She is smiling. No fool. A capable player.

'Yes,' he says. 'No.' He draws a deep breath. 'I will tell you what I really think. I think you are baffled, even if you won't admit it, by the mystery of the divine in the human. You know there is something special about my mother – that is what draws you to her – yet when you meet her she turns out to be just an ordinary old woman. You can't square the two. You want an explanation. You want a clue, a sign, if not from her then from me. That is what is going on. It's all right, I don't mind.'

Strange words to be speaking over breakfast, over coffee and toast. He did not know he had them in him.

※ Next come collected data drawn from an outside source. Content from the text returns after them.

### src/rtl/aer_out_sink.sv
// AER output responder: 4-phase REQ/ACK with programmable ACK latency, event FIFO and counter.
// Define AER_OUT_SINK_DROP_EN to handshake and drop events when the FIFO is full (else stall).
module aer_out_sink
  import aer_pkg::*;
#(
  parameter int unsigned AER_WIDTH  = AerWidthDefault,
  parameter int unsigned ACK_DELAY  = 6,
  parameter int unsigned FIFO_DEPTH = 16,
  parameter int unsigned CNT_WIDTH  = 16
) (
  input  logic                 CLK,
  input  logic                 RST,
  input  logic [AER_WIDTH-1:0] AEROUT_ADDR,
  input  logic                 AEROUT_REQ,
  output logic                 AEROUT_ACK,
  input  logic                 SAMPLE_CLR,
  input  logic                 EVT_RD,
  output logic [AER_WIDTH-1:0] EVT_DATA,
  output logic                 EVT_VALID,
  output logic [CNT_WIDTH-1:0] EVT_CNT,
  output logic                 OVERFLOW
);

  localparam int unsigned DlyW = (ACK_DELAY > 0) ? $clog2(ACK_DELAY + 1) : 1;

  aer_state_e          state_q, state_d;
  logic [DlyW-1:0]     dly_q, dly_d;
  logic                ack_q, ack_d;
  logic [CNT_WIDTH-1:0] cnt_q, cnt_d;
  logic                fifo_full, fifo_empty, fifo_pop, fifo_push;
  logic                has_space, req_ok, accept;

  assign fifo_pop  = EVT_RD && !fifo_empty;
  assign has_space = !fifo_full || fifo_pop;
  assign fifo_push = accept && has_space;

`ifdef AER_OUT_SINK_DROP_EN
  assign req_ok = AEROUT_REQ;
`else
  assign req_ok = AEROUT_REQ && has_space;
`endif

  always_comb begin
    state_d = state_q;
    dly_d   = dly_q;
    ack_d   = ack_q;
    accept  = 1'b0;
    unique case (state_q)
      StIdle: begin
        if (req_ok) begin
          accept  = 1'b1;
          dly_d   = DlyW'(ACK_DELAY);
          state_d = StDelay;
        end
      end
      StDelay: begin
        if (dly_q == '0) begin
          ack_d   = 1'b1;
          state_d = StAck;
        end else begin
          dly_d = dly_q - DlyW'(1);
        end
      end
      StAck: begin
        if (!AEROUT_REQ) begin
          ack_d   = 1'b0;
          state_d = StIdle;
        end
      end
      default: state_d = StIdle;
    endcase
  end

  // A clear coinciding with an accept counts that accept into the new sample.
  always_comb begin
    cnt_d = cnt_q;
    if (SAMPLE_CLR) begin
      cnt_d = accept ? CNT_WIDTH'(1) : '0;
    end else if (accept && (cnt_q != '1)) begin
      cnt_d = cnt_q + CNT_WIDTH'(1);
    end
  end

  always_ff @(posedge CLK) begin
    if (RST) begin
      state_q <= StIdle;
      dly_q   <= '0;
      ack_q   <= 1'b0;
      cnt_q   <= '0;
    end else begin
      state_q <= state_d;
      dly_q   <= dly_d;
      ack_q   <= ack_d;
      cnt_q   <= cnt_d;
    end
  end

`ifdef AER_OUT_SINK_DROP_EN
  logic ovf_q, ovf_d;

  always_comb begin
    ovf_d = ovf_q;
    if (SAMPLE_CLR)             ovf_d = 1'b0;
    if (accept && !has_space)   ovf_d = 1'b1;
  end

  always_ff @(posedge CLK) begin
    if (RST) ovf_q <= 1'b0;
    else     ovf_q <= ovf_d;
  end

  assign OVERFLOW = ovf_q;
`else
  assign OVERFLOW = 1'b0;
`endif

  aer_evt_fifo #(
    .WIDTH (AER_WIDTH),
    .DEPTH (FIFO_DEPTH)
  ) u_fifo (
    .CLK   (CLK),
    .RST   (RST),
    .push  (fifo_push),
    .pop   (fifo_pop),
    .data  (AEROUT_ADDR),
    .full  (fifo_full),
    .empty (fifo_empty),
    .head  (EVT_DATA)
  );

  assign AEROUT_ACK = ack_q;
  assign EVT_VALID  = !fifo_empty;
  assign EVT_CNT    = cnt_q;

endmodule

### config.mk
export PLATFORM = sky130hd
export DESIGN_NAME = aer_out_sink
export DESIGN_NICKNAME = d
export VERILOG_FILES = /design/src/rtl/aer_pkg.sv /design/src/rtl/aer_evt_fifo.sv /design/src/rtl/aer_out_sink.sv
export SDC_FILE = /design/constraint.sdc
export NUM_CORES = 1
export LEC_CHECK = 0
export ABC_CLOCK_PERIOD_IN_PS = 7300
export BUFFER_PORTS_ARGS = -buffer_cell sky130_fd_sc_hd__buf_2
export CORE_ASPECT_RATIO = 0.8
export CORE_MARGIN = 2
export CORE_UTILIZATION = 45
export CTS_BUF_LIST = sky130_fd_sc_hd__clkbuf_16
export CTS_CLUSTER_DIAMETER = 60
export DETAILED_ROUTE_END_ITERATION = 8
export GPL_TIMING_DRIVEN = 0
export PLACE_DENSITY = 0.6
export SLEW_MARGIN = 15
export SYNTH_ARGS = -nofsm -noshare
export SYNTH_HDL_FRONTEND = slang
export SYNTH_HIERARCHICAL = 1
export SYNTH_SLANG_ARGS = --single-unit
### constraint.sdc
create_clock -name CLK -period 7.3 [get_ports CLK]
set_input_delay 0 -clock CLK [delete_from_list [all_inputs] [get_ports CLK]]
set_output_delay 0 -clock CLK [all_outputs]
set_load 0.03 [all_outputs]
--- src/rtl/trace_capture_unit_pkg.sv ---
// Shared definitions for the trace capture unit.
// Holds the FSM state encoding (as reported on the 'state' port), the bit
// positions of the per-entry sticky flags, and the stored entry width.
package trace_capture_unit_pkg;

  typedef enum logic [1:0] {
    TCU_IDLE  = 2'd0,
    TCU_ARMED = 2'd1,
    TCU_POST  = 2'd2,
    TCU_DONE  = 2'd3
  } tcu_state_t;

  // Flag field layout inside an entry and on rd_flags: {memwrite_seen, regwrite_seen}
  localparam int FLAG_REGWRITE = 0;
  localparam int FLAG_MEMWRITE = 1;
  localparam int FLAGS_W       = 2;

  // Entry = {pc, instr, flags}; ENTRY_W = WIDTH + INSTR_W + 2
  function automatic int tcu_entry_w(input int width, input int instr_w);
    return width + instr_w + FLAGS_W;
  endfunction

endpackage

--- src/rtl/trace_capture_unit_trace_ram.sv ---
// Trace storage: DEPTH x ENTRY_W array with one synchronous write port and
// one registered read port.
// Ports:
//   clk, reset    clock / asynchronous active-high reset (read register only)
//   we, waddr,    write enable, address and data
//   wdata
//   re, raddr     read enable and address; rdata updates one cycle after re
//   rdata         registered read data; holds its value while re is low
module trace_capture_unit_trace_ram #(
  parameter int DEPTH   = 16,
  parameter int ENTRY_W = 42
) (
  input  logic                     clk,
  input  logic                     reset,
  input  logic                     we,
  input  logic [$clog2(DEPTH)-1:0] waddr,
  input  logic [ENTRY_W-1:0]       wdata,
  input  logic                     re,
  input  logic [$clog2(DEPTH)-1:0] raddr,
  output logic [ENTRY_W-1:0]       rdata
);

  logic [ENTRY_W-1:0] mem [DEPTH];

  // Array contents carry no reset so the store maps onto block RAM.
  always_ff @(posedge clk) begin
    if (we) begin
      mem[waddr] <= wdata;
    end
  end

  // Output register is reset so the readout bus starts at zero.
  always_ff @(posedge clk or posedge reset) begin
    if (reset) begin
      rdata <= '0;
    end else if (re) begin
      rdata <= mem[raddr];
    end
  end

endmodule

--- src/rtl/trace_capture_unit.sv ---
// Debug trace buffer for the multicycle core.
// Records one {pc, instr, flags} entry per pcen cycle into a circular buffer
// while armed, triggers on enabled PC breakpoints, captures a post-trigger
// window, then halts the core and serves the trace oldest-first.
// Ports:
//   clk, reset          clock / asynchronous active-high reset
//   pcen, pcvalue,      core commit-side snoop inputs
//   instr, regwrite,
//   memwrite
//   arm                 pulse: clear buffer and start capture
//   bp_en, bp_addr      breakpoint enables and PCs (bp k at [k*WIDTH +: WIDTH])
//   rd_req              readout request (honoured in DONE only)
//   rd_valid, rd_pc,    readout entry, one cycle after rd_req
//   rd_instr, rd_flags
//   count, state,       status: entries held, FSM state, sticky trigger,
//   triggered, halt     and core halt (high while in DONE)
module trace_capture_unit
  import trace_capture_unit_pkg::*;
#(
  parameter int WIDTH     = 8,
  parameter int INSTR_W   = 32,
  parameter int DEPTH     = 16,
  parameter int POST_TRIG = 8,
  parameter int NUM_BP    = 2
) (
  input  logic                       clk,
  input  logic                       reset,
  input  logic                       pcen,
  input  logic [WIDTH-1:0]           pcvalue,
  input  logic [INSTR_W-1:0]         instr,
  input  logic                       regwrite,
  input  logic                       memwrite,
  input  logic                       arm,
  input  logic [NUM_BP-1:0]          bp_en,
  input  logic [NUM_BP*WIDTH-1:0]    bp_addr,
  input  logic                       rd_req,
  output logic                       rd_valid,
  output logic [WIDTH-1:0]           rd_pc,
  output logic [INSTR_W-1:0]         rd_instr,
  output logic [1:0]                 rd_flags,
  output logic [$clog2(DEPTH+1)-1:0] count,
  output logic [1:0]                 state,
  output logic                       triggered,
  output logic                       halt
);

  localparam int ENTRY_W  = tcu_entry_w(WIDTH, INSTR_W);
  localparam int AW       = $clog2(DEPTH);
  localparam int CW       = $clog2(DEPTH+1);
  // A post window longer than DEPTH-1 would push the trigger entry out.
  localparam int POST_MAX = (POST_TRIG > DEPTH-1) ? DEPTH-1 : POST_TRIG;

  tcu_state_t         fsm;
  logic [AW-1:0]      wr_ptr;
  logic [AW-1:0]      rd_ptr;
  logic [AW-1:0]      post_cnt;
  logic [1:0]         flags;
  logic [1:0]         flags_now;
  logic [NUM_BP-1:0]  bp_match;
  logic               bp_hit;
  logic               capture;
  logic               readout;
  logic               trigger;
  logic [ENTRY_W-1:0] wdata;
  logic [ENTRY_W-1:0] rdata;

  generate
    for (genvar gi = 0; gi < NUM_BP; gi++) begin : g_bp
      assign bp_match[gi] = bp_en[gi] && (pcvalue == bp_addr[gi*WIDTH +: WIDTH]);
    end
  endgenerate
  assign bp_hit = |bp_match;

  // Current-cycle strobes are folded in so a pulse on the pcen cycle is kept.
  always_comb begin
    flags_now = flags;
    flags_now[FLAG_REGWRITE] = flags[FLAG_REGWRITE] | regwrite;
    flags_now[FLAG_MEMWRITE] = flags[FLAG_MEMWRITE] | memwrite;
  end

  // arm wins over both a capture and a readout in the same cycle.
  assign capture = !arm && pcen && (fsm == TCU_ARMED || fsm == TCU_POST);
  assign readout = !arm && rd_req && (fsm == TCU_DONE) && (count != '0);
  assign trigger = capture && (fsm == TCU_ARMED) && bp_hit;
  assign wdata   = {pcvalue, instr, flags_now};

  trace_capture_unit_trace_ram #(
    .DEPTH   (DEPTH),
    .ENTRY_W (ENTRY_W)
  ) u_ram (
    .clk   (clk),
    .reset (reset),
    .we    (capture),
    .waddr (wr_ptr),
    .wdata (wdata),
    .re    (readout),
    .raddr (rd_ptr),
    .rdata (rdata)
  );

  assign rd_pc    = rdata[ENTRY_W-1 -: WIDTH];
  assign rd_instr = rdata[FLAGS_W +: INSTR_W];
  assign rd_flags = rdata[FLAGS_W-1:0];
  assign state    = fsm;

  always_ff @(posedge clk or posedge reset) begin
    if (reset) begin
      fsm       <= TCU_IDLE;
      wr_ptr    <= '0;
      rd_ptr    <= '0;
      count     <= '0;
      post_cnt  <= '0;
      flags     <= '0;
      triggered <= 1'b0;
      halt      <= 1'b0;
      rd_valid  <= 1'b0;
    end else begin
      rd_valid <= readout;
      if (arm) begin
        fsm       <= TCU_ARMED;
        wr_ptr    <= '0;
        rd_ptr    <= '0;
        count     <= '0;
        post_cnt  <= '0;
        flags     <= '0;
        triggered <= 1'b0;
        halt      <= 1'b0;
      end else begin
        flags <= capture ? 2'b00 : flags_now;
        // capture and readout never coincide: they live in different states.
        if (capture) begin
          wr_ptr <= wr_ptr + 1'b1;
          if (count == CW'(DEPTH)) begin
            rd_ptr <= rd_ptr + 1'b1;   // full: overwrite the oldest entry
          end else begin
            count <= count + 1'b1;
          end
        end
        if (readout) begin
          rd_ptr <= rd_ptr + 1'b1;
          count  <= count - 1'b1;
        end
        case (fsm)
          TCU_ARMED: begin
            if (trigger) begin
              triggered <= 1'b1;
              if (POST_MAX == 0) begin
                fsm  <= TCU_DONE;
                halt <= 1'b1;
              end else begin
                fsm      <= TCU_POST;
                post_cnt <= AW'(POST_MAX);
              end
            end
          end
          TCU_POST: begin
            if (capture) begin
              post_cnt <= post_cnt - 1'b1;
              if (post_cnt == AW'(1)) begin
                fsm  <= TCU_DONE;
                halt <= 1'b1;
              end
            end
          end
          default: ;
        endcase
      end
    end
  end

endmodule
--- config.mk ---
export PLATFORM = sky130hd
export DESIGN_NAME = trace_capture_unit
export DESIGN_NICKNAME = d
export VERILOG_FILES = /design/src/rtl/trace_capture_unit_pkg.sv /design/src/rtl/trace_capture_unit_trace_ram.sv /design/src/rtl/trace_capture_unit.sv
export SDC_FILE = /design/constraint.sdc
export NUM_CORES = 1
export LEC_CHECK = 0
export CORE_UTILIZATION = 51
export CTS_CLUSTER_DIAMETER = 120
export CTS_CLUSTER_SIZE = 25
export DETAILED_ROUTE_END_ITERATION = 6
export PLACE_DENSITY = 0.69
export SYNTH_ARGS = -nofsm -noshare
export SYNTH_HDL_FRONTEND = slang
export SYNTH_SLANG_ARGS = --single-unit
--- constraint.sdc ---
create_clock -name clk -period 3.8 [get_ports clk]
set_input_delay 0.76 -clock clk [delete_from_list [all_inputs] [get_ports clk]]
set_output_delay 0.76 -clock clk [all_outputs]
set_load 0.05 [all_outputs]
# Word-level counts from Yosys, hierarchy flattened
# Memory sizes are Yosys's and may differ from the RTL's. A register that Yosys moved wholly into a read port is not among the register bits.
# Index checks and enable logic that the tools add are counted.
[op_classes]
add_sub_neg = 5
n_eq_ne = 11
mux = 30
n_bitwise = 2
n_reduce_logical = 27
[ops]
columns = ["operator", "count"]
rows = [
  ["$mux W4", 9],
  ["$mux W5", 4],
  ["$eq A8 B8 Y1", 2],
  ["$mux W2", 6],
  ["$reduce_bool A2 Y1", 5],
  ["$logic_and A1 B1 Y1", 9],
  ["$mux W1", 9],
  ["$ne A3 B3 Y1 const B", 3],
  ["$reduce_bool A3 Y1", 3],
  ["$add A4 B1 Y4 const B", 2],
  ["$pmux W4 S2", 1],
  ["$reduce_and A2 Y1", 3],
  ["$reduce_and A3 Y1", 2],
  ["$add A5 B1 Y5 const B", 1],
  ["$eq A5 B5 Y1 const B", 1],
  ["$reduce_bool A5 Y1", 1],
  ["$sub A5 B1 Y5 const B", 1],
  ["$eq A2 B2 Y1 const B", 2],
  ["$eq A4 B1 Y1 const B", 1],
  ["$pmux W2 S2", 1],
  ["$reduce_and A4 Y1", 1],
  ["$sub A4 B1 Y4 const B", 1],
  ["$ne A3 B2 Y1 const B", 1],
  ["$eq A2 B1 Y1 const B", 1],
  ["other kinds (4)", 5],
]
[word_totals]
ff_bits = 24
mem_bits_rw = 672
inputBits = 65
output_inout_bits = 52
elab_cells = 85
n_memories = 1
[memory_table]
columns = ["name", "words", "word_bits", "read_ports", "rd_ports_with_merged_regs", "wr", "line", "text"]
rows = [
  ["u_ram.mem", 16, 42, 1, 1, 1, "trace_capture_unit_trace_ram.sv:23", "logic [ENTRY_W-1:0] mem [DEPTH];"],
]

# Longest topological paths before layout
# Gate-level depths: netlist of the first run.
[depth]
ltp_word = 8
mapped_depth = 12
ltp_nobuf = 10

# Modules after synthesis
# A second synthesis of the first run with hierarchy kept.
[unflattened]
cells_unflattened = 1321
hier_area_um2 = 28566.1
[by_module_without_submodules]
columns = ["module", "n_inst", "cells_each", "area_each_um2", "seq_area_each_um2"]
rows = [
  ["trace_capture_unit_trace_ram", 1, 1143, 26924.6, 21230.4],
  ["trace_capture_unit", 1, 178, 1641.6, 600.6],
]

# Least setup slack after synthesis of the first run
# Ideal clock, no wire load.
[synth_path]
kind = "register to register"
startpoint = "register fsm[0], in the netlist state[0]"
endpoint = "memory u_ram.mem[4][0], enable pin"
setup_ps = 404
arrival_ps = 2782
required_time_ps = 3396
slack_ps = 614
path_stages_with_launch = 9
n_path_buf = 1
synth_period_minus_slack_ps = 3186
cell_sequence = "dfrtp_1 > inv_1 > ha_1 > nand2b_1 > clkbuf_1 > nor2_1 > nand2_1 > nor2_1 > and2_1"
[synth_between]
elab_chain_len = 5
word_cells_on_any_way = 6
cone_classes = "eq/ne (2); mux (2); reduce/logical (2)"
[synth_lines]
columns = ["item", "line", "text"]
rows = [
  ["start: declaration", "trace_capture_unit.sv:53", "tcu_state_t fsm;"],
  ["start signal: assignment", "trace_capture_unit.sv:108", "fsm <= TCU_IDLE;"],
  ["start signal: assignment", "trace_capture_unit.sv:120", "fsm <= TCU_ARMED;"],
  ["start signal: assignment", "trace_capture_unit.sv:148", "fsm <= TCU_DONE;"],
  ["$eq A2 B1 Y1 / $eq A2 B2 Y1 (equally long branches)", "trace_capture_unit.sv:82", "assign capture = !arm && pcen && (fsm == TCU_ARMED || fsm == TCU_POST);"],
  ["$logic_or A1 B1 Y1 (*)", "trace_capture_unit.sv:82", ""],
  ["$logic_and A1 B1 Y1 (*)", "trace_capture_unit.sv:82", ""],
  ["$mux W1 (*)", "trace_capture_unit_trace_ram.sv:27", "if (we) begin"],
  ["$mux W1 (implied by the code) (*)", "trace_capture_unit_trace_ram.sv:28", "mem[waddr] <= wdata;"],
  ["end: declaration", "trace_capture_unit_trace_ram.sv:23", ""],
]
# Every way passes the cells marked *; elsewhere a longest branch is shown, timed or not.

# Worst setup path in the final report of the first run
[layout_path]
startpoint = "input pcvalue[7]"
endpoint = "register post_cnt[3]"
[layout_between]
elab_chain_len = 6
word_cells_on_any_way = 8
cone_classes = "eq/ne (3); reduce/logical (5)"
[layout_lines]
columns = ["item", "line", "text"]
rows = [
  ["start: declaration", "trace_capture_unit.sv:29", "input logic [WIDTH-1:0] pcvalue,"],
  ["$eq A8 B8 Y1", "trace_capture_unit.sv:69", "assign bp_match[gi] = bp_en[gi] && (pcvalue == bp_addr[gi*WIDTH +: WIDTH]);"],
  ["$logic_and A1 B1 Y1", "trace_capture_unit.sv:69", ""],
  ["$reduce_or A2 Y1 (*)", "trace_capture_unit.sv:72", "assign bp_hit = |bp_match;"],
  ["$logic_and A1 B1 Y1 (*)", "trace_capture_unit.sv:84", "assign trigger = capture && (fsm == TCU_ARMED) && bp_hit;"],
  ["$ne A3 B3 Y1 (no source line) (*)", "n/a", ""],
  ["$reduce_and A3 Y1 (no source line) (*)", "n/a", ""],
  ["end signal: assignment", "trace_capture_unit.sv:152", "post_cnt <= AW'(POST_MAX);"],
  ["end signal: assignment", "trace_capture_unit.sv:158", "post_cnt <= post_cnt - 1'b1;"],
  ["end: declaration", "trace_capture_unit.sv:56", "logic [AW-1:0] post_cnt;"],
]
# Marked as above.
# A chain may end at the register's enable or synchronous reset.

==> results.py, run 1 <==
metrics = {
    "setup_path": {
        "crit_arrival_ns": 3.24,
        "cp_cell_sequence": "clkdlybuf4s50_1 > xor2_1 > nor4_1 > a41o_1 > o21ai_1 > a2111oi_0",
        "slowest_delay_ns": 0.78,
        "end_kind": "flip-flop",
        "r2r_slack_ns": 1.04,
        "path_class": "in2reg",
        "cp-startpoint": "pcvalue[7]",
        "crit_required_ns": 4.26,
        "cp-start-kind": "input port",
        "crit_fanout": 18,
        "crit_end": "post_cnt[3]$_DFFE_PP0P_",
        "worstRegToRegCells": 4,
        "crit_slowest_cell": "clkdlybuf4s50_1",
        "r2r_end": "u_ram.rdata[31]$_DFFE_PP0P_",
        "r2r_start": "rd_ptr[2]$_DFFE_PP0P_",
    },
    "placed_design": {
        "dpl.hpwl_mm": 29.2,
        "placedInstanceArea_um2": 31000,
        "numPortBuffers": 116,
        "gp_congestion": 0.734,
    },
    "timing": {
        "rsz0062_at_grt": "no",
        "fmax_ghz": 0.359,
        "setup_viol": 0,
        "worst_pin_slew_ns": 1.03,
        "slew_violations": 0,
        "finalHoldViolations": 0,
        "fin_crit_sh_pct": 73.3,
        "finalCriticalPeriod_ns": 2.79,
        "finalSetupTns_ns": 0,
        "finalClockSkew_ns": 0.0251,
        "relSlewSlack_pct": 31.2,
    },
    "synthesis": {
        "seq_area_frac_synth_pct": 76.5,
        "syn_area_per_cell_um2": 23.3,
        "ys_warn_count": 0,
        "yosysTopAreaCellShare_pct": 70.7,
        "async_reset_ff_share_pct": 8.94,
        "synthCells": 1225,
        "synth_area_um2": 28500,
        "synth_edf_count": 672,
        "ys_ff_latch": 738,
        "synth_cell_types": 49,
        "dominantRegCellSynth": "edfxtp_1",
        "ys_top_cells_by_area": "edfxtp_1 71%, mux4_2 17%, dfrtp_1 5.8%, mux2_2 1.7%, ha_1 0.57%",
        "yosys.area.top_type": "edfxtp_1",
        "synth_nets": 1304,
    },
    "clocking": {
        "path_clk_slew_ns": 0.11,
        "cts_root_buffer": "clkbuf_16",
        "clk_latency_ns": 0.59,
        "cts_tree": "done",
        "post_cts_buffers": 0,
        "cts.sinks": 738,
        "ctsResizeCount": 0,
        "cts_buffers": 35,
        "htreeDepth": 2,
        "clk_path_buf_depth": 3,
        "ctsHoldBuffers": 0,
    },
    "final_layout": {
        "design_area_um2": 32000,
        "drive_gt1_share_pct": 26.0,
        "fillers": 3915,
        "multi_input_comb_area_um2": 6360,
        "final_cell_mix": "672 x edfxtp_1, 210 x mux4_2, 116 x clkdlybuf4s50_1",
        "layout.nets": 1442,
        "final_common_cell": "edfxtp_1",
        "area_delta_synth_final_pct": 12.3,
        "regArea_um2": 21800,
    },
    "pwr": {
        "leakage_uw": 0.0100,
        "finalPower_uw": 16800,
        "powerDensity_nw_per_um2": 523,
        "vdd_drop_max_mv": 0.389,
    },
    "die": {
        "die-area_um2": 56900,
        "io_pins": 117,
        "core_area_um2": 55200,
        "rows": 86,
        "dieHeight_um": 239,
        "die_x_um": 239,
        "start_util_pct": 51.7,
    },
    "routing": {
        "wirelength_mm": 58.4,
        "vias_per_cell": 5.96,
        "vias": 12750,
        "drtAntennaViolNets": 0,
        "dr.pass1.iters": 5,
        "post_drt_wl_per_cell_um": 27.3,
        "drc": 0,
        "initialDrtViolationCount": 1173,
    },
    "global_route": {
        "antenna_found_initial": 4,
        "grt_util_all_layers_pct": 21.2,
        "gr-total-overflow": 0,
        "grt_first_pass_wirelength_mm": 86.8,
        "grt_start_max_net_pins": 56,
        "grt_pass1_vias": 13326,
    },
    "status": {
        "status": "finished, final reports clean",
    },
    "flow_run": {
        "max-cap-violations": 0,
    },
    "hold_path": {
        "worstHoldPathType": "reg2reg",
    },
}
## per-layer routing
metal	share of wire [%]	up-vias	track usage [%]	routed length, µm
li1	-	5409	-	-
met1	43	6911	29.8	24800
met2	51	370	35.5	29600
met3	5.1	56	3.12	2960
met4	1.7	4	5.03	983
met5	0.039	-	0	23
## area by class of cell
class,instances,share of cell area (%)
flip-flops and latches,738,68.2
multi-input cells,414,19.8
repair buffers,159,5.65
clock buffers,62,3.18
well taps,748,2.92
inverters,15,0.180
clock inverters,1,0.0508
diodes,3,0.0234
## report_power, final
group	switching, µW	internal (µW)
registers	234	9150
logic	1670	1440
clock network	2410	1860
## metrics by stage
stage	setup WS (ns)	hold WS [ns]	util, %	instances
after floorplan	0.614	0.516	-	1225
after global placement	0.532	0.493	56.2	2074
after detailed placement	0.353	0.492	56.2	2074
after CTS	0.961	0.517	58.0	2137
after global routing	0.805	0.531	58.0	2139
final	1.01	0.514	58.1	2140
## cells by family after synthesis
logic type,synth area share (%)
flip-flops,76.5
buffers and inverters,1.27
AND/OR/NAND/NOR,1.66
XOR/XNOR,0.614
multiplexers,18.4
AO/OA/AOI/OAI,0.895
adder cells (fa/ha/maj),0.640
## sequential cells by signal, indices dropped and copies added (netlist names)
register	cells
u_ram.mem	672
u_ram.rdata	42
count	5
post_cnt	4
rd_ptr	4
wr_ptr	4
flags	2
state	2
halt	1
rd_valid	1
triggered	1
## cells in the mapped netlist (4+ instances only)
cell type  count
a21o_1         4
mux2_1         4
buf_6         10
buf_2         10
nand3_1        4
and3_1         4
nand4_1        5
inv_1         15
o21ai_0        5
buf_1          8
nor3_1         6
edfxtp_1     672
mux2_2        42
mux4_2       210
xor2_1        17
a21oi_1       15
clkbuf_1      30
dfrtp_1       66
ha_1          13
nor2_1        14
and2_1        18
nand2_1       12
## critical path, delay by kind of cell
family | cells | cell delay, ns
AOI/OAI and AO/OA | 3 | 0.83
xor gates and xnor gates | 1 | 0.29
buffers and inverters | 1 | 0.78
and+or+nand+nor | 1 | 0.57
## how the worst min path moves through the flow
stage	start	end	slack [ns]	cells past startpoint
floorplan	post_cnt[1]$_DFFE_PP0P_	post_cnt[1]$_DFFE_PP0P_	0.52	1
global placement	u_ram.rdata[2]$_DFFE_PP0P_	u_ram.rdata[2]$_DFFE_PP0P_	0.49	1
detailed placement	triggered$_DFFE_PP0P_	triggered$_DFFE_PP0P_	0.49	1
CTS	triggered$_DFFE_PP0P_	triggered$_DFFE_PP0P_	0.52	1
global route	u_ram.rdata[5]$_DFFE_PP0P_	u_ram.rdata[5]$_DFFE_PP0P_	0.53	1
finish	u_ram.rdata[38]$_DFFE_PP0P_	u_ram.rdata[38]$_DFFE_PP0P_	0.51	1
(Power assumes the default switching activity.)
==> run 2, diff against run 1 <==
==> constraint.sdc (replaced) <==
create_clock -name clk -period 2.6 [get_ports clk]
set_input_delay 0.52 -clock clk [delete_from_list [all_inputs] [get_ports clk]]
set_output_delay 0.52 -clock clk [all_outputs]
set_load 0.05 [all_outputs]
==> run 2 against run 1 <==
Design area increased by 2.6%. Clock power up 45%. Power rose by 47%. Flip-flop and latch count did not move. Sequential power up 46%. Critical endpoint is now state[1]. Largest cell class unchanged.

'You really are her son, aren't you. Do you write too?'

'You mean, am I touched by the god? No. But yes, I am her son. Not a foundling, not an adoptee. Out of her very body I came, caterwauling.'

'And you have a sister.'

'A half-sister, from the same place. The real thing, both of us. Flesh of her flesh, blood of her blood.'

'And you have never married.'

'Wrong. Married and unmarried. What about you?'

'I have a husband. A husband, a child, a happy marriage.'

'That's good then.'

There is nothing more to be said.

'Will I have a chance to say goodbye to your mother?'

'You can catch her before the television interview. At ten, in the ballroom.'

A gap.

The television people have chosen the ballroom because of the red velvet drapes. In front of the drapes they have set up a rather ornate chair for his mother, and a plainer chair for the woman who will engage with her. Susan, when she comes, has to cross the whole length of the room. She is ready to travel; she has a calf-leather satchel over her shoulder; her stride is easy, confident. Again, lightly, like the brush of a feather, comes a pang, the pang of forthcoming loss.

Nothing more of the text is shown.